*** Opening Working data ***
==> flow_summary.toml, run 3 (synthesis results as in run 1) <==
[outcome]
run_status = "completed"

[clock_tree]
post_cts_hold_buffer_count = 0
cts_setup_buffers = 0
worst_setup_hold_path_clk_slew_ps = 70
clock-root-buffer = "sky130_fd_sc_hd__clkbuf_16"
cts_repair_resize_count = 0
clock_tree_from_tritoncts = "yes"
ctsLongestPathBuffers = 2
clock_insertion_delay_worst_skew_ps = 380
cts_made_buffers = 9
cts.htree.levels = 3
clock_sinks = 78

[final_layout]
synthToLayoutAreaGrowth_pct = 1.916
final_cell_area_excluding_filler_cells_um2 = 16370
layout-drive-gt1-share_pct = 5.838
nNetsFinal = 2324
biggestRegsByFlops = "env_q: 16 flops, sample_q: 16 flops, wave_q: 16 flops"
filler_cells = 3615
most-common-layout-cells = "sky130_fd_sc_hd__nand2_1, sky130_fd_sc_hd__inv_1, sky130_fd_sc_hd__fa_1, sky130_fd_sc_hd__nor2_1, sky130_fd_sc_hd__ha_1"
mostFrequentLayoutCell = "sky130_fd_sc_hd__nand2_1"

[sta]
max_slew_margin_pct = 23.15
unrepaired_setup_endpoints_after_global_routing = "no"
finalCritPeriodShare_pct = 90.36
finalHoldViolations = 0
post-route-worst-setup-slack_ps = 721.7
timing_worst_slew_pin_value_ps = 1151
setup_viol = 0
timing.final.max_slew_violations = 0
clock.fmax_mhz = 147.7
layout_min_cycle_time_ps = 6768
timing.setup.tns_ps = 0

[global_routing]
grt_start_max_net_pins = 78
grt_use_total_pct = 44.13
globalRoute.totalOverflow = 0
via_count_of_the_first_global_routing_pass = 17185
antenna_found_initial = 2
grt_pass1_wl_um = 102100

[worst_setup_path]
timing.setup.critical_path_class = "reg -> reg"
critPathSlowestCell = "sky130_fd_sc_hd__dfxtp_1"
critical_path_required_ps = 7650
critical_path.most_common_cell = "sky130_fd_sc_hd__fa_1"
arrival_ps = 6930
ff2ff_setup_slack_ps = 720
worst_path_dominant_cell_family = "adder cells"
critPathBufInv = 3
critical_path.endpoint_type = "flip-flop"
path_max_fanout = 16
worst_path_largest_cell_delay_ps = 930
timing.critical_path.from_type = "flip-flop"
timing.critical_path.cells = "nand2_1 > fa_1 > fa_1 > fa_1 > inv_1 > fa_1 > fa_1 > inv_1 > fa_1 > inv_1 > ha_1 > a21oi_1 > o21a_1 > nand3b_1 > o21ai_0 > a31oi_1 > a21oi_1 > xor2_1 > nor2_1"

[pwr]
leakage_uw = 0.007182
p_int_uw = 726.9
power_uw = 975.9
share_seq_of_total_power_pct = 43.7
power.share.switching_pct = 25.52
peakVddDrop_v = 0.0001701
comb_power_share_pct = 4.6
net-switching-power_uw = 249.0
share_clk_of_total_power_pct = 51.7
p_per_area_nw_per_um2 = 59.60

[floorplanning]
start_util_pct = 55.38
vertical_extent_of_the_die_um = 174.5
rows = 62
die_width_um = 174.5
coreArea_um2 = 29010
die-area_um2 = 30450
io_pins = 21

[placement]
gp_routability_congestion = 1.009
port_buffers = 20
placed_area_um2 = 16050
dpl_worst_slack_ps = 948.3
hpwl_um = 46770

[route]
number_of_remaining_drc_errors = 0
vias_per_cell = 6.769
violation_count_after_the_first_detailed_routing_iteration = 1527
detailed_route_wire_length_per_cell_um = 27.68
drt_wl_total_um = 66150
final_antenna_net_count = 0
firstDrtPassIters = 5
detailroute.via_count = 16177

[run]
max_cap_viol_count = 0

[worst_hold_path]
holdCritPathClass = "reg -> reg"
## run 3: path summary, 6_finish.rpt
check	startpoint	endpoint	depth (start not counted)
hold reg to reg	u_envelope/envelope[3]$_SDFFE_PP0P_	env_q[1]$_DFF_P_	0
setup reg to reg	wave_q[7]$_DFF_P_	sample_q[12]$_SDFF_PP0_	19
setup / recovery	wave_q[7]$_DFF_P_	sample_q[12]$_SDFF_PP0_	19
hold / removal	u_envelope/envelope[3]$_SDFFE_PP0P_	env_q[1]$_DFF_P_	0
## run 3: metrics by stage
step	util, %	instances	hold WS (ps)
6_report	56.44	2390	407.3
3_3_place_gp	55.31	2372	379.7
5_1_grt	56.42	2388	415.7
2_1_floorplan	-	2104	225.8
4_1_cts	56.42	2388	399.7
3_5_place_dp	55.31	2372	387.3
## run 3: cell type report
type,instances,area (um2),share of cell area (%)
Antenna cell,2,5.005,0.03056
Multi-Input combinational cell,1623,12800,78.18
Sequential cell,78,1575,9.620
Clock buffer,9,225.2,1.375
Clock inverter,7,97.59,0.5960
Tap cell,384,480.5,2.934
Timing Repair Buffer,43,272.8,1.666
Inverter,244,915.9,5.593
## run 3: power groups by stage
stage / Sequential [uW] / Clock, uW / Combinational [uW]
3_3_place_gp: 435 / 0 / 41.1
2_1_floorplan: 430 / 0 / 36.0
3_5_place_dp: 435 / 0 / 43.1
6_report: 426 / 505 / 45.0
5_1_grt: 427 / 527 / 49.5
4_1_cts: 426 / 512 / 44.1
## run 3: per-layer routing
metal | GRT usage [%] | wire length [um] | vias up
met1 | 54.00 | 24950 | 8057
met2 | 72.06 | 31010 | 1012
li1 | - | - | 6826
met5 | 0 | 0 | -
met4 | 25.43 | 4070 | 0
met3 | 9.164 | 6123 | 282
--- config.mk ---
export PLATFORM = sky130hd
export DESIGN_NAME = spectrometerTop
export DESIGN_NICKNAME = d
export VERILOG_FILES = /design/src/histPkg.sv /design/src/peakCapture.sv /design/src/histAccumulator.sv /design/src/histReadout.sv /design/src/spectrometerTop.sv
export SDC_FILE = /design/constraint.sdc
export NUM_CORES = 1
export LEC_CHECK = 0
export ABC_AREA = 1
export BUFFER_PORTS_ARGS = -buffer_cell sky130_fd_sc_hd__buf_2
export CAP_MARGIN = 40
export CORE_MARGIN = 1.5
export CORE_UTILIZATION = 40
export DETAILED_ROUTE_END_ITERATION = 12
export PLACE_DENSITY = 0.67
export SYNTH_ARGS = -nofsm -noshare
export SYNTH_HDL_FRONTEND = slang
export SYNTH_SLANG_ARGS = --single-unit
--- constraint.sdc ---
create_clock -name clk -period 2.8 [get_ports clk]
set_input_delay 0.42 -clock clk [delete_from_list [all_inputs] [get_ports clk]]
set_output_delay 0.42 -clock clk [all_outputs]
set_load 0.05 [all_outputs]
--- src/histPkg.sv ---
package histPkg;

    // detector sample and peak height width
    localparam int sampleWidth = 10;

    // upper height bits that select a bin
    localparam int binBits = 4;
    localparam int numBins = 1 << binBits;

    // per-bin counter width, counts saturate at all ones
    localparam int countWidth = 6;
    localparam logic [countWidth-1:0] countMax = '1;

    // one measured pulse, bin is the top binBits of height
    typedef struct packed {
        logic [sampleWidth-1:0] height;
        logic [binBits-1:0]     bin;
    } peakEvent;

    // readout payload, one per bin
    typedef struct packed {
        logic [binBits-1:0]    bin;
        logic [countWidth-1:0] count;
    } binRecord;

endpackage

--- src/peakCapture.sv ---
`timescale 1ns/1ps

module peakCapture (
    input  logic                         clk,
    input  logic                         res,
    input  logic [histPkg::sampleWidth-1:0] sample,
    input  logic                         sampleValid,
    input  logic [histPkg::sampleWidth-1:0] threshold,
    output logic                         peakValid,
    output histPkg::peakEvent            peak
);
    import histPkg::*;

    logic                   inPulse;   // currently inside an above-threshold run
    logic [sampleWidth-1:0] runMax;    // largest sample seen in this run
    logic                   above;
    logic                   runEnd;
    logic                   newMax;

    // strictly greater, equal samples never open a run
    assign above = sample > threshold;

    // first accepted sample at or below threshold closes the run
    assign runEnd = sampleValid && !above && inPulse;

    // first sample of a run always becomes the max
    assign newMax = !inPulse || (sample > runMax);

    always_ff @(posedge clk or negedge res) begin
        if (!res) begin
            inPulse   <= 1'b0;
            runMax    <= '0;
            peakValid <= 1'b0;
        end else begin
            peakValid <= runEnd;    // one cycle after the terminator
            if (sampleValid) begin
                if (above) begin
                    inPulse <= 1'b1;
                    if (newMax) begin
                        runMax <= sample;
                    end
                end else begin
                    inPulse <= 1'b0;
                end
            end
        end
    end

    // event payload, only meaningful with peakValid
    always_ff @(posedge clk) begin
        if (runEnd) begin
            peak.height <= runMax;
            peak.bin    <= runMax[sampleWidth-1 -: binBits]; // top bits pick the bin
        end
    end

endmodule

--- src/histAccumulator.sv ---
`timescale 1ns/1ps

module histAccumulator #(
    parameter logic [19:0] acqLength = 20'd1000
) (
    input  logic                           clk,
    input  logic                           res,
    input  logic                           start,
    input  logic                           peakValid,
    input  histPkg::peakEvent              peak,
    input  logic                           readDone,
    input  logic [histPkg::binBits-1:0]    rdAddr,
    output logic [histPkg::countWidth-1:0] rdCount,
    output logic                           acqDone,
    output logic                           busy
);
    import histPkg::*;

    // bin memory plus one valid bit per bin
    logic [countWidth-1:0] binMem [numBins];
    logic [numBins-1:0]    binInit;

    logic        acqActive;    // window open
    logic [19:0] winCount;     // cycles spent inside the window
    logic        startOk;
    logic        winLast;
    logic        binWrite;

    logic [countWidth-1:0] curCount;
    logic [countWidth-1:0] nextCount;

    // start only counts when nothing else is running
    assign startOk = start && !busy;
    assign winLast = acqActive && (winCount == acqLength - 20'd1);

    // peaks outside the window are dropped here
    assign binWrite = acqActive && peakValid;

    // uninitialized bins read as zero
    assign curCount = binInit[peak.bin] ? binMem[peak.bin] : '0;

    // saturating increment
    always_comb begin
        if (curCount == countMax) begin
            nextCount = curCount;
        end else begin
            nextCount = curCount + 1'b1;
        end
    end

    // window counter and acquisition control
    always_ff @(posedge clk or negedge res) begin
        if (!res) begin
            acqActive <= 1'b0;
            winCount  <= '0;
            acqDone   <= 1'b0;
            busy      <= 1'b0;
        end else begin
            acqDone <= winLast;
            if (startOk) begin
                acqActive <= 1'b1;
                winCount  <= '0;
                busy      <= 1'b1;
            end else if (winLast) begin
                acqActive <= 1'b0;
            end else if (acqActive) begin
                winCount <= winCount + 20'd1;
            end
            // busy holds through the readout
            if (readDone) begin
                busy <= 1'b0;
            end
        end
    end

    // initialized bits, cleared all at once on a new acquisition
    always_ff @(posedge clk or negedge res) begin
        if (!res) begin
            binInit <= '0;
        end else if (startOk) begin
            binInit <= '0;
        end else if (binWrite) begin
            binInit[peak.bin] <= 1'b1;
        end
    end

    // count storage, stale data is masked by binInit
    always_ff @(posedge clk) begin
        if (binWrite) begin
            binMem[peak.bin] <= nextCount;
        end
    end

    // read port for the readout sequencer
    always_comb begin
        if (binInit[rdAddr]) begin
            rdCount = binMem[rdAddr];
        end else begin
            rdCount = '0;
        end
    end

endmodule

--- src/histReadout.sv ---
`timescale 1ns/1ps

module histReadout (
    input  logic                           clk,
    input  logic                           res,
    input  logic                           acqDone,
    output logic [histPkg::binBits-1:0]    rdAddr,
    input  logic [histPkg::countWidth-1:0] rdCount,
    output logic                           binValid,
    output histPkg::binRecord              binOut,
    output logic                           readDone
);
    import histPkg::*;

    logic scanActive;   // walking through bins 1 and up
    logic scanRead;     // a bin is sampled this cycle
    logic lastBin;
    logic lastOut;

    // rdAddr idles at zero so bin 0 is read in the acqDone cycle
    assign scanRead = acqDone || scanActive;
    assign lastBin  = rdAddr == binBits'(numBins - 1);

    // final record is on the output
    assign lastOut = binValid && (binOut.bin == binBits'(numBins - 1));

    always_ff @(posedge clk or negedge res) begin
        if (!res) begin
            scanActive <= 1'b0;
            rdAddr     <= '0;
            binValid   <= 1'b0;
            readDone   <= 1'b0;
        end else begin
            binValid <= scanRead;
            readDone <= lastOut;   // one cycle after bin 15
            if (scanRead) begin
                rdAddr <= rdAddr + 1'b1;    // wraps back to 0 after the last bin
                if (lastBin) begin
                    scanActive <= 1'b0;
                end else begin
                    scanActive <= 1'b1;
                end
            end
        end
    end

    // record payload, qualified by binValid
    always_ff @(posedge clk) begin
        if (scanRead) begin
            binOut.bin   <= rdAddr;
            binOut.count <= rdCount;
        end
    end

endmodule

--- src/spectrometerTop.sv ---
`timescale 1ns/1ps

module spectrometerTop #(
    parameter logic [19:0] acqLength = 20'd1000
) (
    input  logic                            clk,
    input  logic                            res,
    input  logic                            start,
    input  logic [histPkg::sampleWidth-1:0] sample,
    input  logic                            sampleValid,
    input  logic [histPkg::sampleWidth-1:0] threshold,
    output logic                            busy,
    output logic                            binValid,
    output histPkg::binRecord               binOut,
    output logic                            readDone
);
    import histPkg::*;

    // peak finder to histogram
    logic     peakValid;
    peakEvent peak;

    // histogram to readout
    logic                  acqDone;
    logic [binBits-1:0]    rdAddr;
    logic [countWidth-1:0] rdCount;

    peakCapture i_peakCapture (
        .clk         (clk),
        .res         (res),
        .sample      (sample),
        .sampleValid (sampleValid),
        .threshold   (threshold),
        .peakValid   (peakValid),
        .peak        (peak)
    );

    histAccumulator #(
        .acqLength (acqLength)
    ) i_histAccumulator (
        .clk       (clk),
        .res       (res),
        .start     (start),
        .peakValid (peakValid),
        .peak      (peak),
        .readDone  (readDone),
        .rdAddr    (rdAddr),
        .rdCount   (rdCount),
        .acqDone   (acqDone),
        .busy      (busy)
    );

    histReadout i_histReadout (
        .clk      (clk),
        .res      (res),
        .acqDone  (acqDone),
        .rdAddr   (rdAddr),
        .rdCount  (rdCount),
        .binValid (binValid),
        .binOut   (binOut),
        .readDone (readDone)
    );

endmodule

==> flow_summary.yaml <==
timing:
  slew_headroom_pct: 47.6
  tightest_slew_ns: 0.783
  min_period_ns: 2.41
  setup_viol: 0
  finalMaxSlewViolations: 0
  timing.fmax_ghz: 0.414
  setup_tns_ns: 0
  hold_viol_final: 0
  clock_skew_ns: 0.0170
  fin_crit_sh_pct: 86.2
  grt_setup_unrepaired: "false"
  holdWs_ns: 0.236
  fin_ws_ns: 0.387
drt:
  drc: 0
  ant_nets: 0
  totalWireLength_um: 23600
  vias_per_cell: 5.28
  wl_per_cell_um: 16.5
  routed.top_layer: "met4"
  drt-initial-drc-count: 550
  route.layer.met1.wl_um: 10400
  routed-via-count: 7527
  dr_wl_met3_um: 1160
  wl_met2_um: 11500
  first_pass_iters: 5
global_route:
  grt.total_usage_pct: 20.6
  antenna_found_initial: 0
  grt_pass1_vias: 7326
  grt_pass1_wl_um: 38000
  overflow: 0
  grt_max_degree: 53
power_and_ir_drop:
  switching_share_pct: 32.0
  pwr-share-comb_pct: 23.0
  internal_power_mw: 4.98
  power_density_mw_per_mm2: 704
  switchingPower_mw: 2.35
  sequentialPowerShare_pct: 45.8
  vdd_drop_max_uv: 412
  p_clk_share_pct: 31.2
  power_leakage_nw: 4.55
synth:
  synthAdderAreaFrac_pct: 3.13
  syn_area_mm2: 0.00920
  ys_warn_count: 0
  synthSimpleGateAreaFrac_pct: 24.3
  synth.ff_latch_count: 172
  synth.mux.area_fraction_pct: 0
  synth_cell_types: 40
  syn_area_per_cell_um2: 8.55
  synth_xor_area_share_pct: 1.33
  seq_area_frac_synth_pct: 52.5
  synthCells: 1076
  synth_top_family_by_area: "simple AND/OR/NAND/NOR gates"
  synth-compound-area-share_pct: 10.5
  synth_nets: 1123
layout:
  area_growth_pct: 13.1
  fin_nets: 1174
  fin_util_pct: 46.1
  antenna_cells: 0
  fin_cells: 1425
  mostFrequentLayoutCells: "nand2_1 (238), inv_1 (125), nand3_1 (120)"
  final_common_cell: "nand2_1"
  drive_above_1_share_pct: 11.7
clock_network:
  numCtsBuffers: 17
  cts.sinks: 172
  post_cts_buffers: 0
  clock_latency_ns: 0.44
  clk_pin_slew_worst_paths_ns: 0.07
  cts_tree: "done"
  cts_buffer_depth: 2
  clockRootBuffer: "clkbuf_16"
  cts_max_level: 4
critical_path:
  crit_chain: "inv_2 -> nand2_1 -> nand2_1 -> nand2_1 -> nand2_1 -> nand2_1 -> nand2_1 -> inv_1 -> nand2_2 -> nand2_2 -> inv_1 -> ha_1 -> nand2_1 -> nor2_4 -> nand2_2 -> nand2_1 -> nand2_2"
  path_class: "register to register"
  required_ns: 2.93
  cp-end-kind: "register"
  arrival_ns: 2.54
  cp_slowest_cell: "edfxtp_1"
  critPathMostFrequentCell: "nand2_1"
  slowest_delay_ns: 0.41
  critPathLaunchType: "register"
  critPathMaxFanout: 16
floorplanning:
  chipHeight_um: 155
  core-area_mm2: 0.0226
  row_count: 55
  top_level_ports: 37
  dieArea_mm2: 0.0239
  die_w_um: 155
  initial_utilization_pct: 40.8
status:
  outcome: "completed"
hold_path:
  worstHoldPathType: "input port to register"
place:
  dp_cells: 1392
  port_buffers: 36
  place_congestion: 0.935
  hpwl_um: 16400
  dp_worst_setup_slack_ns: 0.133
job:
  max-cap-violations: 0
## per-stage QoR
step,total power [mW],area [µm²]
3_3_place_gp,5.05,9820
6_report,7.33,10400
3_5_place_dp,5.09,9820
2_1_floorplan,4.57,9200
5_1_grt,7.73,10400
4_1_cts,7.36,10400
## area by class of cell
type / count / area [µm²]
inverters: 133 / 502
clock inverters: 11 / 78.8
fillers: 2218 / 12200
flip-flops and latches: 172 / 4840
multi-input cells: 727 / 3620
repair buffers: 76 / 520
clock buffers: 21 / 493
well taps: 285 / 357
## timing repair
item                       4_1_cts  5_1_grt
hold endpoints to repair        21        0
setup endpoints to repair        0       54
hold buffers                     1        0
resized for setup                0        3
## cells in the mapped netlist
cell type    n  area share [%]
o2111ai_1    1           0.095
ha_1        23             3.1
nor2_1     103             4.2
buf_4        3            0.24
nand2_2      6            0.41
o21ai_1      7            0.38
edfxtp_1   110              36
nand4_1     16             1.1
buf_6        7            0.86
inv_1      126             5.1
o221ai_1     2            0.19
o22ai_1      2            0.14
or2_2        5            0.34
dfrtp_1     58              16
nor4_1       4            0.27
o211ai_1    16             1.3
dfxtp_1      4            0.87
nor2_4       3            0.37
clkinv_1     1           0.041
or2_1        2            0.14
xnor2_1      2            0.19
buf_1        5            0.20
nor2_2       1           0.068
nor3_1      12            0.65
inv_4        1           0.068
o31ai_1     10            0.82
a21oi_1     46             2.5
inv_2        5            0.20
nor3_2       1            0.11
or2_0        4            0.27
buf_2       15            0.82
nand3_1    120             6.5
xor2_1      12             1.1
nand3b_1     1           0.082
nand2_1    240             9.8
o21ai_0     76             4.1
a21boi_0     1           0.082
clkbuf_1    14            0.57
o21a_1       9            0.73
o21bai_1     2            0.16
## registers in the layout (all words and copies together) (netlist names), named ones only
signal,flops
i_peakCapture.runMax,10
i_histAccumulator.acqActive,1
i_histAccumulator.acqDone,1
i_histAccumulator.busy,1
i_histAccumulator.winCount,20
i_histReadout.rdAddr,4
i_histAccumulator.binInit,16
i_histAccumulator.binMem,96
i_histReadout.readDone,1
i_peakCapture.peakValid,1
i_peakCapture.peak,4
i_peakCapture.inPulse,1
i_histReadout.scanActive,1
i_histReadout.binOut,10
i_histReadout.binValid,1
## worst max-delay path, delay by kind of cell, from the launching register on
| kind | cells | cell delay, ns |
|---|---|---|
| buffers and inverters | 3 | 0.30 |
| DFF | 1 | 0.41 |
| and+or+nand+nor | 13 | 1.22 |
| adders and majority gates | 1 | 0.17 |
## power groups by stage
stage / clock network (mW) / registers [mW] / logic [mW]
final: 2.29 / 3.36 / 1.68
after detailed placement: 0 / 3.41 / 1.68
after CTS: 2.31 / 3.35 / 1.69
after global routing: 2.41 / 3.39 / 1.93
after global placement: 0 / 3.40 / 1.65
after floorplan: 0 / 3.33 / 1.24
## cell families (layout without fill, tap and decap cells)
family          Yosys count  in the layout
simple gates            518            518
buf+inv                 177            241
compound gates          172            172
flops                   172            172
fa+ha+maj                23             23
xor+xnor                 14             14
## routing by layer
metal | GRT usage (%) | vias up
met1 | 26.4 | 3546
met3 | 2.91 | 36
met5 | 0 | -
met2 | 35.2 | 234
met4 | 8.01 | 0
li1 | - | 3711
## path summary, 6_finish.rpt
kind,start,endpoint,slack [ns],cells past startpoint
worst min-delay path,start,i_histAccumulator.busy$_DFFE_PN0P_,0.24,3
worst min register to register,i_histReadout.readDone$_DFF_PN0_,i_histAccumulator.busy$_DFFE_PN0P_,0.44,1
worst max-delay path,i_peakCapture.peak[0]$_DFFE_PP_,i_histAccumulator.binMem[15][0]$_DFFE_PP_,0.39,17
min in group asynchronous,res,i_histAccumulator.winCount[5]$_DFFE_PN0P_,0.53,2
max in group asynchronous,res,i_histAccumulator.binInit[12]$_DFFE_PN0P_,1.66,3
worst max register to register,i_peakCapture.peak[0]$_DFFE_PP_,i_histAccumulator.binMem[15][0]$_DFFE_PP_,0.39,17
Note: power is estimated with default switching activity, not from simulation.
*** Closing Working data ***
» **What this task involves**: Check every line above for the string "envelope", and copy the ones that have it.

» **Completed task**:
hold reg to reg	u_envelope/envelope[3]$_SDFFE_PP0P_	env_q[1]$_DFF_P_	0
hold / removal	u_envelope/envelope[3]$_SDFFE_PP0P_	env_q[1]$_DFF_P_	0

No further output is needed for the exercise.